## Goal of the exercise
Reproduce, from the lines below, exactly the stretch that begins at the line containing "v <= rst ? 1'b0 : g_lv[l-1].v;" and ends at the line containing "module dnn_macbuff_param import", both included.

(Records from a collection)
__________
===== src/rtl/dnn_macbuff_pkg.sv =====
// dnn_macbuff_pkg: shared FSM state type and width/latency helpers for the MAC buffer
package dnn_macbuff_pkg;
  typedef enum logic [1:0] {FILL, DRAIN, FULL, READ} fsm_state_t;
  function automatic int mac_lat(input int lanes);
    return 3 + $clog2(lanes);
  endfunction
  function automatic int result_w(input int ow, input int lanes);
    return 2 * ow + $clog2(lanes);
  endfunction
endpackage


===== src/rtl/dnn_adder_tree.sv =====
// dnn_adder_tree: pipelined pairwise reduction, one register per level, with valid and sideband.
module dnn_adder_tree #(
  parameter int LANES = 4,
  parameter int IW    = 33,
  parameter int OW    = 34,
  parameter int SB    = 2
) (
  input  logic                  clk,
  input  logic                  rst,
  input  logic                  valid_i,
  input  logic [SB-1:0]         sb_i,
  input  logic [LANES*IW-1:0]   in_i,
  output logic                  valid_o,
  output logic [SB-1:0]         sb_o,
  output logic [OW-1:0]         sum_o
);
  localparam int LV = $clog2(LANES);
  for (genvar l = 0; l <= LV; l++) begin : g_lv
    localparam int N = LANES >> l;
    logic [OW-1:0] s [N];
    logic v;
    logic [SB-1:0] sb;
    if (l == 0) begin : g_in
      // Products are sign-extended; unsigned products have a zero top bit so this is exact.
      for (genvar i = 0; i < LANES; i++) begin : g_ext
        assign s[i] = OW'($signed(in_i[i*IW +: IW]));
      end
      assign v = valid_i;
      assign sb = sb_i;
    end else begin : g_add
      always_ff @(posedge clk) begin
        v <= rst ? 1'b0 : g_lv[l-1].v;
        sb <= g_lv[l-1].sb;
        for (int k = 0; k < N; k++) s[k] <= g_lv[l-1].s[2*k] + g_lv[l-1].s[2*k+1];
      end
    end
  end
  assign valid_o = g_lv[LV].v;
  assign sb_o = g_lv[LV].sb;
  assign sum_o = g_lv[LV].s[0];
endmodule


===== src/rtl/multiplier_module.sv =====
// multiplier_module: two-stage W x W multiplier, signed or unsigned per operation.
// The product carries one extra sign bit so both modes share one signed datapath.
module multiplier_module #(
  parameter int W = 16
) (
  input  logic           clk,
  input  logic [W-1:0]   a_i,
  input  logic [W-1:0]   b_i,
  input  logic           signed_i,
  output logic [2*W:0]   p_o
);
  logic signed [W:0] a_x, b_x;
  logic signed [2*W+1:0] prod;
  logic [2*W:0] p_q;
  assign a_x = {signed_i & a_i[W-1], a_i};
  assign b_x = {signed_i & b_i[W-1], b_i};
  assign prod = a_x * b_x;
  always_ff @(posedge clk) begin
    p_q <= prod[2*W:0];
    p_o <= p_q;
  end
endmodule


===== src/rtl/dnn_macbuff_param.sv =====
// dnn_macbuff_param: LANES-wide dot-product engine that fills a 2-port result memory, then streams it back.
// Optional macro DNN_MACBUFF_RELU_EN adds relu_en, clamping negative signed results to zero.
module dnn_macbuff_param import dnn_macbuff_pkg::*; #(
  parameter int LANES         = 4,
  parameter int OPERAND_WIDTH = 16,
  parameter int ADDR_WIDTH    = 6,
  parameter int RESULT_WIDTH  = result_w(OPERAND_WIDTH, LANES)
) (
  input  logic                             CLK,
  input  logic                             RESET,
  input  logic                             EN_mac,
  output logic                             RDY_mac,
  input  logic [LANES*OPERAND_WIDTH-1:0]   mac_vectA,
  input  logic [LANES*OPERAND_WIDTH-1:0]   mac_vectB,
  input  logic                             mac_signed,
`ifdef DNN_MACBUFF_RELU_EN
  input  logic                             relu_en,
`endif
  output logic                             EN_writeMem,
  output logic [ADDR_WIDTH-1:0]            writeMem_addr,
  output logic [RESULT_WIDTH-1:0]          writeMem_val,
  input  logic                             EN_blockRead,
  input  logic [ADDR_WIDTH:0]              blockRead_len,
  output logic                             RDY_blockRead,
  output logic                             EN_readMem,
  output logic [ADDR_WIDTH-1:0]            readMem_addr,
  input  logic [RESULT_WIDTH-1:0]          readMem_val,
  output logic                             VALID_memVal,
  output logic [RESULT_WIDTH-1:0]          memVal_data
);
  localparam int OW = OPERAND_WIDTH;
  localparam int PW = 2 * OW + 1;
  localparam logic [ADDR_WIDTH:0] DEPTH_C = (ADDR_WIDTH+1)'(2 ** ADDR_WIDTH);
  fsm_state_t state_q, state_d;
  logic [ADDR_WIDTH:0] issue_q, issue_d, write_q, write_d, rd_q, rd_d, ret_q, ret_d, len_q, len_d;
  logic [LANES*OW-1:0] a_q, b_q;
  logic [LANES*PW-1:0] prod;
  logic sgn_q, relu_q, v1_q, pend_q, vld_q, accept, relu_in, tree_v;
  logic [1:0] vm_q, sb2_q, sb3_q, tree_sb;
  logic [RESULT_WIDTH-1:0] data_q, sum;
`ifdef DNN_MACBUFF_RELU_EN
  assign relu_in = relu_en;
`else
  assign relu_in = 1'b0;
`endif
  always_ff @(posedge CLK) begin
    v1_q <= !RESET && accept;
    vm_q <= RESET ? 2'b00 : {vm_q[0], v1_q};
    sb2_q <= {sgn_q, relu_q};
    sb3_q <= sb2_q;
    if (accept) begin
      a_q <= mac_vectA;
      b_q <= mac_vectB;
      sgn_q <= mac_signed;
      relu_q <= relu_in;
    end
  end
  for (genvar i = 0; i < LANES; i++) begin : g_mul
    multiplier_module #(.W(OW)) u_mul (
      .clk(CLK), .a_i(a_q[i*OW +: OW]), .b_i(b_q[i*OW +: OW]), .signed_i(sgn_q), .p_o(prod[i*PW +: PW])
    );
  end
  dnn_adder_tree #(.LANES(LANES), .IW(PW), .OW(RESULT_WIDTH), .SB(2)) u_tree (
    .clk(CLK), .rst(RESET), .valid_i(vm_q[1]), .sb_i(sb3_q), .in_i(prod),
    .valid_o(tree_v), .sb_o(tree_sb), .sum_o(sum)
  );
  // sideband is {signed, relu}; the value is forced to 0 when idle so the port is quiet
  assign EN_writeMem = tree_v;
  assign writeMem_addr = write_q[ADDR_WIDTH-1:0];
  assign writeMem_val = (tree_v && !(tree_sb[1] && tree_sb[0] && sum[RESULT_WIDTH-1])) ? sum : '0;
  assign readMem_addr = rd_q[ADDR_WIDTH-1:0];
  assign VALID_memVal = vld_q;
  assign memVal_data = data_q;
  always_comb begin
    state_d = state_q;
    issue_d = issue_q;
    write_d = write_q + {{ADDR_WIDTH{1'b0}}, tree_v};
    rd_d = rd_q;
    ret_d = ret_q;
    len_d = len_q;
    RDY_mac = state_q == FILL && issue_q < DEPTH_C;
    RDY_blockRead = state_q == FULL;
    EN_readMem = state_q == READ && rd_q < len_q;
    accept = EN_mac && RDY_mac;
    if (accept) issue_d = issue_q + 1'b1;
    if (EN_readMem) rd_d = rd_q + 1'b1;
    if (vld_q) ret_d = ret_q + 1'b1;
    if (accept && issue_q == DEPTH_C - 1'b1) state_d = DRAIN;
    if (state_q == DRAIN && write_q == DEPTH_C) state_d = FULL;
    if (state_q == FULL && EN_blockRead) begin
      state_d = READ;
      len_d = (blockRead_len == '0 || blockRead_len > DEPTH_C) ? DEPTH_C : blockRead_len;
    end
    if (state_q == READ && vld_q && ret_q == len_q - 1'b1) begin
      state_d = FILL;
      issue_d = '0;
      write_d = '0;
      rd_d = '0;
      ret_d = '0;
    end
  end
  always_ff @(posedge CLK) begin
    if (RESET) begin
      state_q <= FILL;
      issue_q <= '0;
      write_q <= '0;
      rd_q <= '0;
      ret_q <= '0;
      len_q <= '0;
      pend_q <= 1'b0;
      vld_q <= 1'b0;
      data_q <= '0;
    end else begin
      state_q <= state_d;
      issue_q <= issue_d;
      write_q <= write_d;
      rd_q <= rd_d;
      ret_q <= ret_d;
      len_q <= len_d;
      pend_q <= EN_readMem;
      vld_q <= pend_q;
      if (pend_q) data_q <= readMem_val;
    end
  end
endmodule


===== config.mk =====
export PLATFORM = sky130hd
export DESIGN_NAME = dnn_macbuff_param
export DESIGN_NICKNAME = d
export VERILOG_FILES = /design/src/rtl/dnn_macbuff_pkg.sv /design/src/rtl/dnn_adder_tree.sv /design/src/rtl/multiplier_module.sv /design/src/rtl/dnn_macbuff_param.sv
export SDC_FILE = /design/constraint.sdc
export NUM_CORES = 2
export LEC_CHECK = 0
export ABC_AREA = 1
export CORE_ASPECT_RATIO = 0.6
export CORE_MARGIN = 3
export CORE_UTILIZATION = 40
export CTS_CLUSTER_SIZE = 30
export DETAILED_ROUTE_END_ITERATION = 10
export GPL_TIMING_DRIVEN = 0
export PLACE_DENSITY = 0.62
export SLEW_MARGIN = 10
export SYNTH_ARGS = -nofsm -noshare
export SYNTH_HDL_FRONTEND = slang
export SYNTH_SLANG_ARGS = --single-unit

===== constraint.sdc =====
create_clock -name CLK -period 7.5 [get_ports CLK]
set_input_delay 0.75 -clock CLK [delete_from_list [all_inputs] [get_ports CLK]]
set_output_delay 0.75 -clock CLK [all_outputs]
set_load 0.01 [all_outputs]

==> metrics.cfg <==
[cts]
cts-root-buf=clkbuf_16
cts.sinks=573
clk_pin_slew_ns=0.06
cts_hold_buffers=0
clk_latency_ns=0.74
cts_buffer_depth=3
ctsHtreeMaxLevel=2
cts_tree=yes
post_cts_buffers=0
cts_resized=1
cts_buffers=59

[synthesis]
synth_edf_count=129
yosys_warnings=0
syn_avg_cell_area_um2=8.05
yosysSeqAreaShare_pct=19.0
syn_inst=8365
syn_area_um2=67300
synth_cell_types=45
synth-seq-cells=573
yosys_most_used_dff=dfxtp_1
async_flop_share_pct=0
syn-num-nets=10100

[drt]
drt_iter0_drc=4739
post-route-drc-count=0
ant_nets=0
wl_um=207000
vias_per_cell=4.86
first_pass_iters=6
avgRoutedWirePerCell_um=18.9
num_vias=53300

[sta]
fmax_ghz=0.141
relSlewSlack_pct=34.0
timing.final.crit_share_pct=94.7
maxSlewViolCount=0
finClkSkew_ns=0.0806
hold_viol_final=0
min_period_ns=7.10
rsz0062_at_grt=no
layout_setup_ws_ns=0.401
finalSetupViolCount=0
worst_pin_slew_ns=0.990

[die]
die_area_um2=173000
die-width_um=536
die-height_um=324
core_um2=165000
initial_core_util_pct=40.7
rows=115
ioPinCount=259

[critical_path]
cp-startpoint=b_q[55]$_DFFE_PP_
r2r_slack_ns=0.40
worst_path_max_delay_cell=clkbuf_1
path_common_cell=fa_1
reg2reg_depth=21
cp_slowest_stage_delay_ns=0.75
worstPathMaxFanout=10
required_ns=8.06
crit_path_end_kind=flip-flop
crit_arrival_ns=7.66
cp-start-kind=flip-flop
r2r_end=g_mul[3].u_mul.p_q[32]$_DFF_P_
r2r_start=b_q[55]$_DFFE_PP_
path_cells=clkbuf_1 > clkbuf_1 > nand2_1 > fa_1 > inv_1 > fa_1 > inv_1 > fa_1 > fa_1 > inv_1 > fa_1 > fa_1 > ha_1 > nand2_1 > nor2_1 > nand2_1 > o21bai_1 > nand3_1 > inv_1 > nand3_1 > nand2_1
critPathKind=reg -> reg

[worst_hold_path]
min_path_cells=0
hold_class=reg -> reg
min_from=g_mul[3].u_mul.p_q[20]$_DFF_P_
min_to=g_mul[3].u_mul.p_o[20]$_DFF_P_

[global_routing]
grt_pass1_vias=52600
grt_overflow_total=0
antenna_found_initial=11
grt_max_degree=77
track_usage_pct=24.2
grt_pass1_wl_um=318000

[placed_design]
routabilityCongestion=0.954
post-dp-hpwl_um=179000
post-place-ws_ns=-0.0730
portBuffers=258

[finish]
final_nets=10500
nFillCells=16500
area_growth_pct=11.2
final_layout_size_suffix_gt1_share_pct=2.21

[job]
maxCapViolCount=0

[run_status]
status=completed

==> per-stage QoR <==
step                utilization [%]  hold WS (ns)  area, µm²  setup TNS [ns]  cells
floorplan                         -         0.310      67300               0   8365
global placement               43.9         0.313      72700         -0.0537  10800
detailed placement             43.9         0.312      72700         -0.0730  10800
CTS                            45.2         0.250      74800               0  11000
global route                   45.2         0.250      74800               0  11000
finish                         45.2         0.262      74800               0  11000
==> layout make-up <==
| type | instances | area, µm² | area share, % |
|---|---|---|---|
| Antenna cell | 7 | 17.5 | 0.0234 |
| Buffer | 291 | 1160 | 1.56 |
| Inverter | 2190 | 8240 | 11.0 |
| Tap cell | 2223 | 2780 | 3.72 |
| Timing Repair Buffer | 259 | 2610 | 3.49 |
| Multi-Input combinational cell | 5309 | 45200 | 60.3 |
| Clock buffer | 74 | 1640 | 2.20 |
| Sequential cell | 573 | 12800 | 17.1 |
| Clock inverter | 35 | 458 | 0.612 |
==> cell usage in the layout (no fill, tap or decap), types with 25 or more instances in the layout <==
cell type        instances
inv_1                 2179
nand2_1               2141
fa_1                  1162
nor2_1                 502
dfxtp_1                444
ha_1                   443
clkbuf_1               258
clkdlybuf4s50_1        258
nand3_1                237
a21oi_1                236
o21ai_0                142
edfxtp_1               129
xor2_1                 127
nand4_1                 60
clkbuf_16               60
xnor2_1                 43
o21bai_1                32
nor3_1                  30
a21o_1                  25
==> routing by layer <==
layer | vias to the layer above | track usage [%] | wire (µm)
met2 | 2169 | 30.2 | 74700
met3 | 160 | 9.49 | 27200
li1 | 25000 | - | -
met4 | 2 | 3.62 | 2950
met5 | - | 0 | 13
met1 | 26000 | 38.6 | 102000
==> cells in the mapped netlist, types with 4 or more instances <==
| cell | number | area share (%) |
|---|---|---|
| buf_1 | 8 | 0.045 |
| xnor2_1 | 43 | 0.56 |
| buf_2 | 14 | 0.10 |
| nor4_1 | 13 | 0.12 |
| o21bai_1 | 32 | 0.36 |
| fa_1 | 1163 | 35 |
| nor2_1 | 503 | 2.8 |
| a21oi_1 | 236 | 1.8 |
| nand2_1 | 2143 | 12 |
| nor2_2 | 4 | 0.037 |
| o21ai_1 | 7 | 0.052 |
| nand2_2 | 8 | 0.074 |
| clkbuf_1 | 257 | 1.4 |
| ha_1 | 443 | 8.2 |
| nor3_2 | 10 | 0.15 |
| xor2_1 | 127 | 1.7 |
| a21boi_0 | 7 | 0.078 |
| buf_4 | 14 | 0.16 |
| nand2b_1 | 6 | 0.056 |
| nand3_1 | 237 | 1.8 |
| or2_1 | 4 | 0.037 |
| dfxtp_1 | 444 | 13 |
| o21a_1 | 8 | 0.089 |
| inv_1 | 2180 | 12 |
| or2_2 | 18 | 0.17 |
| nand4_1 | 60 | 0.56 |
| and2_1 | 4 | 0.037 |
| a31oi_1 | 6 | 0.056 |
| nand3b_1 | 10 | 0.11 |
| and3_1 | 6 | 0.056 |
| nor3_1 | 30 | 0.22 |
| o21ai_0 | 142 | 1.1 |
| a21o_1 | 25 | 0.28 |
| edfxtp_1 | 129 | 5.8 |
| inv_2 | 6 | 0.033 |
==> worst max-delay path by stage <==
stage | slack, ns | cells after the start | end
2_1_floorplan | 1.65 | 23 | g_mul[2].u_mul.p_q[31]$_DFF_P_
3_5_place_dp | -0.07 | 23 | g_mul[2].u_mul.p_q[32]$_DFF_P_
3_3_place_gp | -0.05 | 23 | g_mul[2].u_mul.p_q[32]$_DFF_P_
5_1_grt | 0.003 | 22 | g_mul[3].u_mul.p_q[32]$_DFF_P_
6_report | 0.40 | 21 | g_mul[3].u_mul.p_q[32]$_DFF_P_
4_1_cts | 0.16 | 23 | g_mul[2].u_mul.p_q[32]$_DFF_P_
==> sequential cells by signal (all words and copies together) (netlist names), 2 cells and up <==
register,count
vm_q,2
write_q,7
u_tree.g_lv.s,102
state_q,2
g_mul.u_mul.p_o,132
ret_q,7
b_q,64
rd_q,7
len_q,7
memVal_data,34
issue_q,7
g_mul.u_mul.p_q,132
a_q,64
==> cell families (layout without fill, tap and decap cells) <==
kind of cell | Yosys count | in the layout | share of synthesized area [%]
buffers and inverters | 2483 | 2849 | 14.0
flip-flops | 573 | 573 | 19.0
AND/OR/NAND/NOR | 3059 | 3059 | 18.2
XOR/XNOR | 170 | 170 | 2.21
multiplexers | 1 | 1 | 0.0149
AO/OA/AOI/OAI | 473 | 473 | 3.84
other | 0 | 7 | 0
adder cells (fa/ha/maj) | 1606 | 1606 | 42.8
==> worst max-delay path: cells and delay by family (launching register included) <==
| kind | cells | cell delay (ns) |
|---|---|---|
| AO/OA/AOI/OAI | 1 | 0.17 |
| AND/OR/NAND/NOR | 7 | 1.12 |
| buffers and inverters | 6 | 1.55 |
| adder cells (fa/ha/maj) | 7 | 3.72 |
| flip-flops | 1 | 0.34 |
Power is left out: the tool's default activity adds up to more than one toggle a clock period on the data nets, which glitch-free logic cannot reach.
__________
## Result
        v <= rst ? 1'b0 : g_lv[l-1].v;
        sb <= g_lv[l-1].sb;
        for (int k = 0; k < N; k++) s[k] <= g_lv[l-1].s[2*k] + g_lv[l-1].s[2*k+1];
      end
    end
  end
  assign valid_o = g_lv[LV].v;
  assign sb_o = g_lv[LV].sb;
  assign sum_o = g_lv[LV].s[0];
endmodule


===== src/rtl/multiplier_module.sv =====
// multiplier_module: two-stage W x W multiplier, signed or unsigned per operation.
// The product carries one extra sign bit so both modes share one signed datapath.
module multiplier_module #(
  parameter int W = 16
) (
  input  logic           clk,
  input  logic [W-1:0]   a_i,
  input  logic [W-1:0]   b_i,
  input  logic           signed_i,
  output logic [2*W:0]   p_o
);
  logic signed [W:0] a_x, b_x;
  logic signed [2*W+1:0] prod;
  logic [2*W:0] p_q;
  assign a_x = {signed_i & a_i[W-1], a_i};
  assign b_x = {signed_i & b_i[W-1], b_i};
  assign prod = a_x * b_x;
  always_ff @(posedge clk) begin
    p_q <= prod[2*W:0];
    p_o <= p_q;
  end
endmodule


===== src/rtl/dnn_macbuff_param.sv =====
// dnn_macbuff_param: LANES-wide dot-product engine that fills a 2-port result memory, then streams it back.
// Optional macro DNN_MACBUFF_RELU_EN adds relu_en, clamping negative signed results to zero.
module dnn_macbuff_param import dnn_macbuff_pkg::*; #(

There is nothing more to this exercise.